Scan the records below for the word "NREG". Copy each line where it appears.

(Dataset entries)
· · · ·

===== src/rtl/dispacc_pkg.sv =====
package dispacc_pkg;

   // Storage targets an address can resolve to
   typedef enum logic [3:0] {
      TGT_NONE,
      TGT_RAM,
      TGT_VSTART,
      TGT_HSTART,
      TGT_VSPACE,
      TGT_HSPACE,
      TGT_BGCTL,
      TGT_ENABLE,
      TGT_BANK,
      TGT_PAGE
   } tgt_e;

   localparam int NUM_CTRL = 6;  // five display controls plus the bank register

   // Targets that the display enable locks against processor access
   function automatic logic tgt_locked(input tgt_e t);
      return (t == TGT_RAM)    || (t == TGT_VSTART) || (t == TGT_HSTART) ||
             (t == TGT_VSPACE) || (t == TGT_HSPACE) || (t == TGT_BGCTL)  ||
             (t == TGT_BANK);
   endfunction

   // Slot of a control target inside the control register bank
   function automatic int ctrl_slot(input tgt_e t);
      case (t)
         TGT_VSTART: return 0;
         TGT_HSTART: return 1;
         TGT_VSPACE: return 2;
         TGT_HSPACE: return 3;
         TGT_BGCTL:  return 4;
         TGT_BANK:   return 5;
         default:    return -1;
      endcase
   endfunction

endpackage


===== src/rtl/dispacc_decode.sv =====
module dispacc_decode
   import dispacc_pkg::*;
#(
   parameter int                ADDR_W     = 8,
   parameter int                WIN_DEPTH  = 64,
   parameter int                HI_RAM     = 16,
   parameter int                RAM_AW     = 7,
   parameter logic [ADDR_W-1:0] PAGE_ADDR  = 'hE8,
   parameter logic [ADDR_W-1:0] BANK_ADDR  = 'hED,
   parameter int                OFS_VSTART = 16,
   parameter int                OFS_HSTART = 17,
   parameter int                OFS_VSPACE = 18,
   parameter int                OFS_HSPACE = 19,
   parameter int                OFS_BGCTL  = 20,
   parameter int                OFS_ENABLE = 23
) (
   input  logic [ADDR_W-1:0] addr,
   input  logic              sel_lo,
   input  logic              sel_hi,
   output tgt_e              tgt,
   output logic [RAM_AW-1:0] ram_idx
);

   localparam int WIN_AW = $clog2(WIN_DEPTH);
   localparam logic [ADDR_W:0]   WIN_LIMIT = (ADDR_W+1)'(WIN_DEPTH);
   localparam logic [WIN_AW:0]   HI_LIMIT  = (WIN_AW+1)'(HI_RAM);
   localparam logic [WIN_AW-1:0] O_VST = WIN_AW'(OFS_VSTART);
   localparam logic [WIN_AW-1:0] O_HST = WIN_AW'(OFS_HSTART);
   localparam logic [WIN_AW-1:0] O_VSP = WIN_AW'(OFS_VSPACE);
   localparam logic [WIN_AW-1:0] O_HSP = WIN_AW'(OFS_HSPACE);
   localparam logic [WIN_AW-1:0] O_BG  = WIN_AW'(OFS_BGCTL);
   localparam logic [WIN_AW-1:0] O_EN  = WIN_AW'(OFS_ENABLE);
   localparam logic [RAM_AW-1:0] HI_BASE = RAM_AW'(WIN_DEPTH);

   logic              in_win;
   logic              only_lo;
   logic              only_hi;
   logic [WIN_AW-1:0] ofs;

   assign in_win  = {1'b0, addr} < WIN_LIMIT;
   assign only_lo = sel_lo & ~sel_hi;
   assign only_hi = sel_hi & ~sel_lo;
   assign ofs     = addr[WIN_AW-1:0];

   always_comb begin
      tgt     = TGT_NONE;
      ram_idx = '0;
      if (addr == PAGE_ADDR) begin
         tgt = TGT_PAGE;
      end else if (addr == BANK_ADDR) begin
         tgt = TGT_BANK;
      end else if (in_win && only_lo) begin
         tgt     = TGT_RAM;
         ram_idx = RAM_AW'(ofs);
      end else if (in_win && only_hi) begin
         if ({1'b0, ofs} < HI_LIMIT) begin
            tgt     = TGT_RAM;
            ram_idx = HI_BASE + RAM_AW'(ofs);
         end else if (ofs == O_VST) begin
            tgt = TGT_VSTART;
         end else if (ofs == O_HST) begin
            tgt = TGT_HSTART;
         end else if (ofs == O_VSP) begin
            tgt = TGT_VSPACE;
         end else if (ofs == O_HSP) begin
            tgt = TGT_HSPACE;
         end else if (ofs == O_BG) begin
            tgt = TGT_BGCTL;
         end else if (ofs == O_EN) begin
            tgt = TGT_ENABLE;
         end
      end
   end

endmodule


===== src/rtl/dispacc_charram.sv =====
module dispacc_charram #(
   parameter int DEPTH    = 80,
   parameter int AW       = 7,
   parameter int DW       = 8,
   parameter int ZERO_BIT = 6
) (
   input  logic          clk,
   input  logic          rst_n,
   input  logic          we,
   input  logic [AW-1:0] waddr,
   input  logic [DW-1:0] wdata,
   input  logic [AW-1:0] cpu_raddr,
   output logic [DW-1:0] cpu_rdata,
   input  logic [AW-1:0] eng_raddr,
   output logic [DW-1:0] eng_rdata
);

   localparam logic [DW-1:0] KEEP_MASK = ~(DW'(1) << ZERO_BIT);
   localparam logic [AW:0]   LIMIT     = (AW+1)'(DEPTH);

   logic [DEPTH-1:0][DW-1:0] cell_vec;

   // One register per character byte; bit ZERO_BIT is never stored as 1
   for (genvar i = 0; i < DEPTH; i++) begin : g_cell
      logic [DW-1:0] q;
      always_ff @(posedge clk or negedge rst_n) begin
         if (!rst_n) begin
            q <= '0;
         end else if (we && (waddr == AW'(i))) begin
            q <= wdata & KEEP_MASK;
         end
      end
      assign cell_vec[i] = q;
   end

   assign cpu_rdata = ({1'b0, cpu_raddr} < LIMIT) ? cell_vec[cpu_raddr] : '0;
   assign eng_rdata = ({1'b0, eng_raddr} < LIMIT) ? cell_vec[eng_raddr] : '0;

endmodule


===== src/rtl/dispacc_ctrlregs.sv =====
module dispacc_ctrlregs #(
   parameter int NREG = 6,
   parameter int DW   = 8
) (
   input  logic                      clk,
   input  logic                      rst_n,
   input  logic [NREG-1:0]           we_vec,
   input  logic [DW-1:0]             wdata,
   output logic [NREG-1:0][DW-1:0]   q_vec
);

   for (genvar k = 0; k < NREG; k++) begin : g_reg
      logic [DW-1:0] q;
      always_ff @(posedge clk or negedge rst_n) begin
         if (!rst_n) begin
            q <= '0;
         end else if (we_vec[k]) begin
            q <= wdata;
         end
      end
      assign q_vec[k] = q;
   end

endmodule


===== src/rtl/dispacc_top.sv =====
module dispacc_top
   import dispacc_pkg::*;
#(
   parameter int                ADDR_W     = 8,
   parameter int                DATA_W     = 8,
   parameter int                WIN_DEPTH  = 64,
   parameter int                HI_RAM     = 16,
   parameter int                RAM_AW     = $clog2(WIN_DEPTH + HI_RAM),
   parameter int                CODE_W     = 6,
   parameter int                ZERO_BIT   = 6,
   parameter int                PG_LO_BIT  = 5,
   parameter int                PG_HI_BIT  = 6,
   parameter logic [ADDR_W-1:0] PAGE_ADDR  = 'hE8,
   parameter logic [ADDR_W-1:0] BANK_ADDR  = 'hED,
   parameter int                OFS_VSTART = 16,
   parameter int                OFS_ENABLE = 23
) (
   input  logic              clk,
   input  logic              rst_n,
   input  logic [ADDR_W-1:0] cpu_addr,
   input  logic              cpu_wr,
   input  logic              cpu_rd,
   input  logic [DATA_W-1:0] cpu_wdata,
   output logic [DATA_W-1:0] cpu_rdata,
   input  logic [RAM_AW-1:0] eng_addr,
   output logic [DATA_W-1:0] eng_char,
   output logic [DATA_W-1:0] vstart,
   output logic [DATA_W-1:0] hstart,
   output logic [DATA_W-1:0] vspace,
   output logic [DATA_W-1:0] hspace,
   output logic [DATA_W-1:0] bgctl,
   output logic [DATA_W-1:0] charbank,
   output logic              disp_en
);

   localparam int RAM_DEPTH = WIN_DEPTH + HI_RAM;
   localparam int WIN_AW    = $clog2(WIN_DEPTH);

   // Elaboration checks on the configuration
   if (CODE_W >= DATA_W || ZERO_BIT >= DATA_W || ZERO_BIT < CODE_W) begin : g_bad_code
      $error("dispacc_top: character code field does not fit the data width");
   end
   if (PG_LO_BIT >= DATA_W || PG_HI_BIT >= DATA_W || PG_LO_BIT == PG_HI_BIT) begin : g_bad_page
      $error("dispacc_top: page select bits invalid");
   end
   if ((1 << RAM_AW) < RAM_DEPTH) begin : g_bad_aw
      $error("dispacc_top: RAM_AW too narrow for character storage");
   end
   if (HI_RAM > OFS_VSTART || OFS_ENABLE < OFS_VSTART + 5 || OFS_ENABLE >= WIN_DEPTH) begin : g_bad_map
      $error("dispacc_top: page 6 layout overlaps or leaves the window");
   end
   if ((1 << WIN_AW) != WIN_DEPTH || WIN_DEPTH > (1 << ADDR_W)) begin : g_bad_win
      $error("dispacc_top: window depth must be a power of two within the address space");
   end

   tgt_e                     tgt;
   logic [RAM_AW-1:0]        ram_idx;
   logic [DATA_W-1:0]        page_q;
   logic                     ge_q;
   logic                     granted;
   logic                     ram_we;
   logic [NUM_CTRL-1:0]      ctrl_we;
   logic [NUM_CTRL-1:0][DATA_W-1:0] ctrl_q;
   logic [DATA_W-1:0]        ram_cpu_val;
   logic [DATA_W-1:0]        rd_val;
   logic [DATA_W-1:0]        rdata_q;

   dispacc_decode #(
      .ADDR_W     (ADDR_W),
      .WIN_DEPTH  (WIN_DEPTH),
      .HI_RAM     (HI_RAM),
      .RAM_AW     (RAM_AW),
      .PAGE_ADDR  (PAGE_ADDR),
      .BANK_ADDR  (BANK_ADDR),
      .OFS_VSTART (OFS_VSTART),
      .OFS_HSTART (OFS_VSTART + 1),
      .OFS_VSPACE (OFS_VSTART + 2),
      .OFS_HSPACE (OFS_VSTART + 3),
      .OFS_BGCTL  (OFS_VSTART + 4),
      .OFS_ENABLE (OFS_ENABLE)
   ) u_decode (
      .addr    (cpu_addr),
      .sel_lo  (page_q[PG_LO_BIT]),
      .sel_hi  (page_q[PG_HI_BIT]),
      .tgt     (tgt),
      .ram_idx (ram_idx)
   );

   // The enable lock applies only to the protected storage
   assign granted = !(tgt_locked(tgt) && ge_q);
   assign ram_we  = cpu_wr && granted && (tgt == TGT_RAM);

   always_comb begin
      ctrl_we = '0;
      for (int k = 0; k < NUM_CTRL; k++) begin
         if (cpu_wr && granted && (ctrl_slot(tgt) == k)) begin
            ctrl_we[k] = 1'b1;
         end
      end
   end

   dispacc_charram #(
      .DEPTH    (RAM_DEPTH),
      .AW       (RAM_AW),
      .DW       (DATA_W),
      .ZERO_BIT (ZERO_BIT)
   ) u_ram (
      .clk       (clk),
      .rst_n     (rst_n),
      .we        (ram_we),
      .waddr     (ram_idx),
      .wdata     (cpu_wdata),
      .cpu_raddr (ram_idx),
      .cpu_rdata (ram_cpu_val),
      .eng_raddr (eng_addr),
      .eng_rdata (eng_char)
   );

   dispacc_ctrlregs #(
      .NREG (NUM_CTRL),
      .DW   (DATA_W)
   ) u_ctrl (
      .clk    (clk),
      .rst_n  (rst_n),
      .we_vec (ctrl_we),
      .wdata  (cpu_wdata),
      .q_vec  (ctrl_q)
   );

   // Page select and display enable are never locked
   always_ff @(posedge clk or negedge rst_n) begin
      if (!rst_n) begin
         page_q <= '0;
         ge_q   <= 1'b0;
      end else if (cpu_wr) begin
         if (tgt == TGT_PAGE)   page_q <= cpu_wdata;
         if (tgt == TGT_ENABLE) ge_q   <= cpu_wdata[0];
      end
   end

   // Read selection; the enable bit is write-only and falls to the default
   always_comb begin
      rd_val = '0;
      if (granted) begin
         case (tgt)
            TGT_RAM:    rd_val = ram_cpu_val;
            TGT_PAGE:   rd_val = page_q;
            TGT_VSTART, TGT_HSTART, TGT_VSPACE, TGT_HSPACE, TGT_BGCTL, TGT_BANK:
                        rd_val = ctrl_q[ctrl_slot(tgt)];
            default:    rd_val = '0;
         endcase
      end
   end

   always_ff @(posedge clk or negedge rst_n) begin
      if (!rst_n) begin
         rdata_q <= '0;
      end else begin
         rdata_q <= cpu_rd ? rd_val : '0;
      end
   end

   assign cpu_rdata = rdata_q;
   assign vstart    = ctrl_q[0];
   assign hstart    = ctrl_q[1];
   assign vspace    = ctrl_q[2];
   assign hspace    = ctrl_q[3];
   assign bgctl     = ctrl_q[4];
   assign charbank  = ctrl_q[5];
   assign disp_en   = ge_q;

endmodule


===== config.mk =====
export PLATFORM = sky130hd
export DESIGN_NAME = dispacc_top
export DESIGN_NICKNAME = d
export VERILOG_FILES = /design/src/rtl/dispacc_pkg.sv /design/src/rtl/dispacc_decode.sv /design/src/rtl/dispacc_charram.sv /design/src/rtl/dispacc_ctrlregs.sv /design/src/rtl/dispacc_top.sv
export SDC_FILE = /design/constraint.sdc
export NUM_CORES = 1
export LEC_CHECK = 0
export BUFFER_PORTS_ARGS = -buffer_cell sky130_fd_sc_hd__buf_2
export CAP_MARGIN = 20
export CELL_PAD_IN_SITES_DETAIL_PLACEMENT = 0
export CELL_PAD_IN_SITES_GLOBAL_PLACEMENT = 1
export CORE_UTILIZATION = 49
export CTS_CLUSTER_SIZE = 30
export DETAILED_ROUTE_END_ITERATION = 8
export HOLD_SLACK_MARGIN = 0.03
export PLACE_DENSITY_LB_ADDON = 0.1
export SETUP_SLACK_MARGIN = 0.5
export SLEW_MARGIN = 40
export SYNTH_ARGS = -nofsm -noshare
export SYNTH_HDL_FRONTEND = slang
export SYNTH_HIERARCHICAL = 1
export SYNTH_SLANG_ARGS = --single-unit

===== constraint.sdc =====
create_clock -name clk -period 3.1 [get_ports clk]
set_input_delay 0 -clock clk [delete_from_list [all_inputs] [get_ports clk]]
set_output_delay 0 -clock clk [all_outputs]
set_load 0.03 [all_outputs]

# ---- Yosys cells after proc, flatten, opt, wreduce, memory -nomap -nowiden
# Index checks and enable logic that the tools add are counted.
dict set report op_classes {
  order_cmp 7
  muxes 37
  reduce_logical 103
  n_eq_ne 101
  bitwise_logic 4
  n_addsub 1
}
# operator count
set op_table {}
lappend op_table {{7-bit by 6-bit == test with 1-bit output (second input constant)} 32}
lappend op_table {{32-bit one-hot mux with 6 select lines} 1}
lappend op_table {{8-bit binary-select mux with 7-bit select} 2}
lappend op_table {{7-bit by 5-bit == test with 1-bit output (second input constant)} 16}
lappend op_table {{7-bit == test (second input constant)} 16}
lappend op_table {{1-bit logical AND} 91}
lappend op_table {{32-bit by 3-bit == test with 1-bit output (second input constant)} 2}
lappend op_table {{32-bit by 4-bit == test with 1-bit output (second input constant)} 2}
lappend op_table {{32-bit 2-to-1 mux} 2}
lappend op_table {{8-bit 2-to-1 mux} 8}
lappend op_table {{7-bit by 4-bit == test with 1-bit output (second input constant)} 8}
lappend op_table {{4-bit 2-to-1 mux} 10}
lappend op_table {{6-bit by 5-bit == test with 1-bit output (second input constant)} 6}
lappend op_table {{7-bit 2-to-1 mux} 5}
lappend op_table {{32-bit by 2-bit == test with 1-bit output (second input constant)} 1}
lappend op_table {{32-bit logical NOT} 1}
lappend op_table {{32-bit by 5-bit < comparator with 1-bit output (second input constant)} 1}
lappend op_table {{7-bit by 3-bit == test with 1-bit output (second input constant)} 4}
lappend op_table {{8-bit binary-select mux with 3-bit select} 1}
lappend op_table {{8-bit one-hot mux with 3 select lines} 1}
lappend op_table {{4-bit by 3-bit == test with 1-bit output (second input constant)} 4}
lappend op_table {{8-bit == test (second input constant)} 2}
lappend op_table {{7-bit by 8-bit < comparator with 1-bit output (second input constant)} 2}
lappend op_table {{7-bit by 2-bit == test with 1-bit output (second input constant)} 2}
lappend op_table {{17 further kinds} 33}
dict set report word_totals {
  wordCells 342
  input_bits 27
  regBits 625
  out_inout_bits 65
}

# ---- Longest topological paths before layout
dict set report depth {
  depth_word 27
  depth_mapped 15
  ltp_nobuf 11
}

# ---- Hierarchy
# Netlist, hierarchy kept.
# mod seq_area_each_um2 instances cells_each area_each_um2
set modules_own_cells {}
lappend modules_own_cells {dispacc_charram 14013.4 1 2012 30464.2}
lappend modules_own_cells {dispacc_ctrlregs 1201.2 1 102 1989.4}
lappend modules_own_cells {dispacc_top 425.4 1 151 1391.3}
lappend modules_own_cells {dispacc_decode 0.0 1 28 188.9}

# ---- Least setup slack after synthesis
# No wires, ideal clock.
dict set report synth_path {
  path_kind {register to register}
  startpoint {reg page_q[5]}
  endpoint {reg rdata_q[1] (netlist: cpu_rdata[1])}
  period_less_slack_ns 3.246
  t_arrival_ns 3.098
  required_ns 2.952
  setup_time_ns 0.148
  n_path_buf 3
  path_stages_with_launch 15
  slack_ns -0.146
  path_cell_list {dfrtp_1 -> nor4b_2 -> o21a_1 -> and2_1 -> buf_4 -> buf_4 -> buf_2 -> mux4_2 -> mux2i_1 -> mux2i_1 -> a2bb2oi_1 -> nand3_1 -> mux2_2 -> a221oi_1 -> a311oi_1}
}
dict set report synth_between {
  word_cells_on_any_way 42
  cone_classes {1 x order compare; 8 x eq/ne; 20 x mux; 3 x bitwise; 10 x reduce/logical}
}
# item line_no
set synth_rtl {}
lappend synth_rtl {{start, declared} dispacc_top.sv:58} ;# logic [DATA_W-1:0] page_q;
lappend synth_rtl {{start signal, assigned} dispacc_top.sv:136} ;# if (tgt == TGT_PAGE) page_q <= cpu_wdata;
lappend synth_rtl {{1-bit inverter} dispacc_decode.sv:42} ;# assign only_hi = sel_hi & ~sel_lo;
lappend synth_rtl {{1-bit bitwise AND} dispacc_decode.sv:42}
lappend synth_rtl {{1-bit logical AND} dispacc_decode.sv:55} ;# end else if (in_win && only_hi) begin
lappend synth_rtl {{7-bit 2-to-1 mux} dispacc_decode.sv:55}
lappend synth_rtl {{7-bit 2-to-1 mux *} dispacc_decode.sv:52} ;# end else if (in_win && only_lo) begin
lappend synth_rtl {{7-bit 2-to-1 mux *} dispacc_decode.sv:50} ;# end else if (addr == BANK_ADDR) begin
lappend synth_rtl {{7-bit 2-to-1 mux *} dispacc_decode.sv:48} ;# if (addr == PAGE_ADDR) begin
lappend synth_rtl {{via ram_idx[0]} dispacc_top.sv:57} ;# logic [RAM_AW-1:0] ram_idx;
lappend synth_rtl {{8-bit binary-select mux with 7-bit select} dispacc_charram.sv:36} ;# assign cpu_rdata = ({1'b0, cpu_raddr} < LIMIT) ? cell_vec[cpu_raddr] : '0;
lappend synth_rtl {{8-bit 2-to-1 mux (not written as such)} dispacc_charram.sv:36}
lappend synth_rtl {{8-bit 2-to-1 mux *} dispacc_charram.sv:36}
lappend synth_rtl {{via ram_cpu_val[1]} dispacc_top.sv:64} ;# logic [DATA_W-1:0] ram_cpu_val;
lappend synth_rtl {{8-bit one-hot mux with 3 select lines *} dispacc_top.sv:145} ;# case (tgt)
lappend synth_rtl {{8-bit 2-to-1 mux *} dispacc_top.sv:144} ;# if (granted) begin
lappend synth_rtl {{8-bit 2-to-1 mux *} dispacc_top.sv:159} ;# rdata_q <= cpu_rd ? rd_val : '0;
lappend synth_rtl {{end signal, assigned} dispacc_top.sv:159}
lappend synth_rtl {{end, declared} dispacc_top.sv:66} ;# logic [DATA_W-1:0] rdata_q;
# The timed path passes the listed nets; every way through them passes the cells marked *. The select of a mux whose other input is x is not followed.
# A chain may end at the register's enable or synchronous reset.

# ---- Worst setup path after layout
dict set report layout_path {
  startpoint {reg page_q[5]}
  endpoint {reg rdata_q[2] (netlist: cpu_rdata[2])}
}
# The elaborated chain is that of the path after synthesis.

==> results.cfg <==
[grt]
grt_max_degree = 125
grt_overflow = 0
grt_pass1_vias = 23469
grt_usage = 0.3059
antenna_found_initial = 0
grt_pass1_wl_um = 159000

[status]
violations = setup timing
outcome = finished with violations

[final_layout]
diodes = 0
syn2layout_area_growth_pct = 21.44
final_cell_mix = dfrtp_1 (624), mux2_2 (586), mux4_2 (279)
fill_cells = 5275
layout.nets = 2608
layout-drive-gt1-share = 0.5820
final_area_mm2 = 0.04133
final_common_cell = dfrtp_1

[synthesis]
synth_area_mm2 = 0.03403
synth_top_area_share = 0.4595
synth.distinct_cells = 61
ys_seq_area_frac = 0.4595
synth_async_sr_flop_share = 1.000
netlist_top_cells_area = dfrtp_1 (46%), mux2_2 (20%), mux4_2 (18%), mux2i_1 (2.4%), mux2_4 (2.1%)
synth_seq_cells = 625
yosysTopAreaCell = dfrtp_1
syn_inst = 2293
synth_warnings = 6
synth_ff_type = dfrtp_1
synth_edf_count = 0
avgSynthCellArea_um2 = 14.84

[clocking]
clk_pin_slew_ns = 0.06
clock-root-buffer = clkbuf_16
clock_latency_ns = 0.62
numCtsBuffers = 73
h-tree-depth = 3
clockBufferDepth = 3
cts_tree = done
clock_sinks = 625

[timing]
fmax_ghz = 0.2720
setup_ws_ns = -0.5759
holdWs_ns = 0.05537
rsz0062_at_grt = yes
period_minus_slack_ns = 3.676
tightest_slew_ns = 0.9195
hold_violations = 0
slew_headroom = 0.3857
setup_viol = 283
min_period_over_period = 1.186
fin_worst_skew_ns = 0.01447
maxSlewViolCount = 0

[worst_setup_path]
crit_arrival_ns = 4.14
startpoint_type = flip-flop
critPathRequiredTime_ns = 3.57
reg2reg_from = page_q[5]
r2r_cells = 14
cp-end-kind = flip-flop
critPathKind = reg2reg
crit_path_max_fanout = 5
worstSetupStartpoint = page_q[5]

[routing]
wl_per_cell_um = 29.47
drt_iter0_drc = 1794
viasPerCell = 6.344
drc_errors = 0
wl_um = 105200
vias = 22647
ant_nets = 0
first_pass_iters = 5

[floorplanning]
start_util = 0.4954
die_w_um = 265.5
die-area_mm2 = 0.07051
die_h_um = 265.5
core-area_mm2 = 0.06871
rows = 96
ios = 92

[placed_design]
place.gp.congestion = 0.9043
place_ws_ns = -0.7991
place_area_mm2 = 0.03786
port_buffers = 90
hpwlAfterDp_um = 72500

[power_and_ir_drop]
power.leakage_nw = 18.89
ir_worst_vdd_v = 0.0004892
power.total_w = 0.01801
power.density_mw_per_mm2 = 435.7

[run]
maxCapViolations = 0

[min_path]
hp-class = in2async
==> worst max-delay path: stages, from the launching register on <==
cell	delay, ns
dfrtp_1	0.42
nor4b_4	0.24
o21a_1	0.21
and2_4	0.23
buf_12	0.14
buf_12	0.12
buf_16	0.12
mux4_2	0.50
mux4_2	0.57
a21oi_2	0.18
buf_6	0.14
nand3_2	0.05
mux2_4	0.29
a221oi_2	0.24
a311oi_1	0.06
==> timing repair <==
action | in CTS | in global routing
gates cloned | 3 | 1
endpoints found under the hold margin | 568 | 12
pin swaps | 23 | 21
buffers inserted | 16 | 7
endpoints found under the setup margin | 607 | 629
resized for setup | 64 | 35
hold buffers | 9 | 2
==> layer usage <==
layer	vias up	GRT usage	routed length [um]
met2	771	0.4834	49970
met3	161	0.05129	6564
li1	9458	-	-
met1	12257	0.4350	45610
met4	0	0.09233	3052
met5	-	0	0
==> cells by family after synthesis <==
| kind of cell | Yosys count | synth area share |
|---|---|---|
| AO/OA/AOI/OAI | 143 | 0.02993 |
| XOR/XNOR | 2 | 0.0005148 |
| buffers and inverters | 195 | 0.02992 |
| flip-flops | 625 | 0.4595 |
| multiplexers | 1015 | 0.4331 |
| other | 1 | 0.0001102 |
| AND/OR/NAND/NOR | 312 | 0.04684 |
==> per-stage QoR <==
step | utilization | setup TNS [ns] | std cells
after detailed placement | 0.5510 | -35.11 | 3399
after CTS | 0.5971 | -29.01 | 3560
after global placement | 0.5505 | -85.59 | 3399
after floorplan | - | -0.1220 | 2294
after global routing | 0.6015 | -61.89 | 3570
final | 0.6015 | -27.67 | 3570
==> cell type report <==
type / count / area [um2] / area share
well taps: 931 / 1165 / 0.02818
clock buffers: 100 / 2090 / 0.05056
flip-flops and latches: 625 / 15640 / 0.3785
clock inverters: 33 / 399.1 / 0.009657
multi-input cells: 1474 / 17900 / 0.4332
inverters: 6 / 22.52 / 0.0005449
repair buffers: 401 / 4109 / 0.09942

· · · ·

### Result
   parameter int NREG = 6,
   input  logic [NREG-1:0]           we_vec,
   output logic [NREG-1:0][DW-1:0]   q_vec
   for (genvar k = 0; k < NREG; k++) begin : g_reg
      .NREG (NUM_CTRL),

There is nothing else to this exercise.